Saturday, July 16, 2011

The love of money: an observation from prison

This is the 400th anniversary of the King James translation of the Bible. One of its notable sentences is Paul’s observation to Timothy. “The love of money is the root of all evil.” Its lack of preciseness is more than made up for by the way those Elizabethans had with words. At any rate, Paul was writing from a prison in the capitol of an empire. He had as good a seat for observing what it means to be passionate about money as any of us could hope to avoid.

Paul’s use of the word, “love,” in that first letter to the Corinthians is, of course, 180 degrees away from how he was using it in that last letter to Timothy. In that passage about of love in the 13th chapter, Paul was writing about a feeling that is interrelational; to Timothy, his use of the phrase, “love of money,” is excludingly self referring.

You can see such self absorption in regard to infatuation, truly eyes that do not see.

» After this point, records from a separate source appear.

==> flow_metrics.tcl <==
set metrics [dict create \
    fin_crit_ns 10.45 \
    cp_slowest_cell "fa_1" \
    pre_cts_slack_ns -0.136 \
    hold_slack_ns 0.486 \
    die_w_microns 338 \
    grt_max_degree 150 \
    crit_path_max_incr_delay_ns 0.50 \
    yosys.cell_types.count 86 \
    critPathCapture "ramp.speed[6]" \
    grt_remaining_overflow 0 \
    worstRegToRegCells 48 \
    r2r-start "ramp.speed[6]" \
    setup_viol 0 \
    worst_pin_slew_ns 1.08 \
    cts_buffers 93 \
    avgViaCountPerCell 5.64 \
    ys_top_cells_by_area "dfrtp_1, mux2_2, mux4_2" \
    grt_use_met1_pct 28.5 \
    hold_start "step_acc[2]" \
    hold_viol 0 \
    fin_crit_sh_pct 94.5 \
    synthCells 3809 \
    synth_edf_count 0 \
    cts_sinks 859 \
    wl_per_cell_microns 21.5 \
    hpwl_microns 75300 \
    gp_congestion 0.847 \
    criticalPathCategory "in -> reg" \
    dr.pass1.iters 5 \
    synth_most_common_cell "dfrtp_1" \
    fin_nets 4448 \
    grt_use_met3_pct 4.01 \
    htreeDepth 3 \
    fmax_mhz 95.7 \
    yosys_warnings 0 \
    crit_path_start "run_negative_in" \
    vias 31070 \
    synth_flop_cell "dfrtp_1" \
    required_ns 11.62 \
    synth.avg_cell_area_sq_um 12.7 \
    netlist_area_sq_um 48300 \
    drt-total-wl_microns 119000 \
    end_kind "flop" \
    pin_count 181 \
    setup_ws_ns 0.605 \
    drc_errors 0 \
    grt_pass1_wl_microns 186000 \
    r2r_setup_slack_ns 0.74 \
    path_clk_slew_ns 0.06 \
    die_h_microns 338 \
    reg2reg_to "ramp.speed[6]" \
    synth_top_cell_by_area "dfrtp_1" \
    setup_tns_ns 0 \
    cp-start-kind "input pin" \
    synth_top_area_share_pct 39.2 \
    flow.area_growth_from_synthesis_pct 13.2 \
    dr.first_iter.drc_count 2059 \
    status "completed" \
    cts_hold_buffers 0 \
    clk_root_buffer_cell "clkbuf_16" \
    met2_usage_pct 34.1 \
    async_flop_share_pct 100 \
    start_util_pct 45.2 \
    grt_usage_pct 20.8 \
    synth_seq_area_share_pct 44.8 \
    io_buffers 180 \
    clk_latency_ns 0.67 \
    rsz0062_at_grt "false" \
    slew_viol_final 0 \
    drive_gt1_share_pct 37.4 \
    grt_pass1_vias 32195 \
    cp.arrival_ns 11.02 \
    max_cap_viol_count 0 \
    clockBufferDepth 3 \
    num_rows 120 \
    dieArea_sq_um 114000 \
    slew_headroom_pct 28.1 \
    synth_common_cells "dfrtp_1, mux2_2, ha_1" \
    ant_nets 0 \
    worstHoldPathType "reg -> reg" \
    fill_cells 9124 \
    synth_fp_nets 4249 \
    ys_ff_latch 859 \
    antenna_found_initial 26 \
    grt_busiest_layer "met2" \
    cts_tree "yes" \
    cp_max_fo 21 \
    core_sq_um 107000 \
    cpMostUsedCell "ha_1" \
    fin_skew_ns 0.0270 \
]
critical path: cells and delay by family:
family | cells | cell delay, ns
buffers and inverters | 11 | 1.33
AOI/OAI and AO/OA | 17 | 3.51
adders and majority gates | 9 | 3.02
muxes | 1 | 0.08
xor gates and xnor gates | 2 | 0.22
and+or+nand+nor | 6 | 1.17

Have you ever been so adolescent – fellows – that when you looked deeply into her eyes that...oh.  I suppose it is not too different if you get out of graduate school and get a money offer beyond your wildest dreams. It couldn’t be any worse, though, than a romantic wild fling with a credit card.

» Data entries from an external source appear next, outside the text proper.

===== config.mk =====
export PLATFORM = sky130hd
export DESIGN_NAME = ddit_top
export DESIGN_NICKNAME = d
export VERILOG_FILES = /design/src/hw/ddit_cond.v /design/src/hw/ddit_top.v
export VERILOG_INCLUDE_DIRS = /design/src /design/src/hw
export SDC_FILE = /design/constraint.sdc
export NUM_CORES = 2
export LEC_CHECK = 0
export BUFFER_PORTS_ARGS = -buffer_cell sky130_fd_sc_hd__buf_2
export CAP_MARGIN = 20
export CORE_MARGIN = 4
export CORE_UTILIZATION = 50
export CTS_CLUSTER_SIZE = 28
export DETAILED_ROUTE_END_ITERATION = 10
export PLACE_DENSITY_LB_ADDON = 0.15
export SLEW_MARGIN = 10
export SYNTH_ARGS = -nofsm -noshare
export SYNTH_HDL_FRONTEND = slang
export SYNTH_SLANG_ARGS = --single-unit
export TNS_END_PERCENT = 1

===== constraint.sdc =====
create_clock -name clk -period 6.8 [get_ports clk]
set_input_delay 1.36 -clock clk [delete_from_list [all_inputs] [get_ports clk]]
set_output_delay 1.36 -clock clk [all_outputs]
set_load 0.01 [all_outputs]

Perhaps, in a not too dissimilar way, is the married person who finds himself or herself swept away into a passionate embrace. It is much like a person in a position of trust looking down at a well filled envelope slipped furtively into his pocket. Most of us have observed such affairs…not pretty. But what of the outright love of money?

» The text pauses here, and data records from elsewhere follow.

<file path="config.mk">
export PLATFORM = sky130hd
export DESIGN_NAME = cbb_exec
export DESIGN_NICKNAME = d
export VERILOG_FILES = /design/src/shared/cbb_pkg.sv /design/src/rtl/cbb_rel_add.sv /design/src/rtl/cbb_exec.sv
export SDC_FILE = /design/constraint.sdc
export NUM_CORES = 1
export LEC_CHECK = 0
export BUFFER_PORTS_ARGS = -buffer_cell sky130_fd_sc_hd__clkbuf_2
export CORE_MARGIN = 2
export CORE_UTILIZATION = 57
export CTS_CLUSTER_SIZE = 25
export DETAILED_ROUTE_END_ITERATION = 12
export MAX_ROUTING_LAYER = met4
export PLACE_DENSITY_LB_ADDON = 0.08
export RECOVER_POWER = 25
export SETUP_SLACK_MARGIN = 0.15
export SYNTH_ARGS = -nofsm -noshare
export SYNTH_HDL_FRONTEND = slang
export SYNTH_SLANG_ARGS = --single-unit
</file>
<file path="constraint.sdc">
create_clock -name clk_i -period 2.7 [get_ports clk_i]
set_input_delay 0.405 -clock clk_i [delete_from_list [all_inputs] [get_ports clk_i]]
set_output_delay 0.405 -clock clk_i [all_outputs]
set_load 0.02 [all_outputs]
</file>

Now that is even curiousier. We got into this “deep recession” in part because bankers made liars loans that couldn’t be repaid and yet they thought it could be turned into money. In England this week, we are observing well rewarded and well rewarding journalists working for a scandalizing newspaper; they must have at least suspected it was like lap dancing in a girlies’ strip joint. 

Well, I don’t know how you feel about it, but the better translation of Paul's observation seems to enter a qualifier, “The love of money is the root of all kinds of evil…” Maybe it is not a qualifier, just a starter to confessing our illustrations.

So: praise to thee, ye King James folk; blessings on thy labours.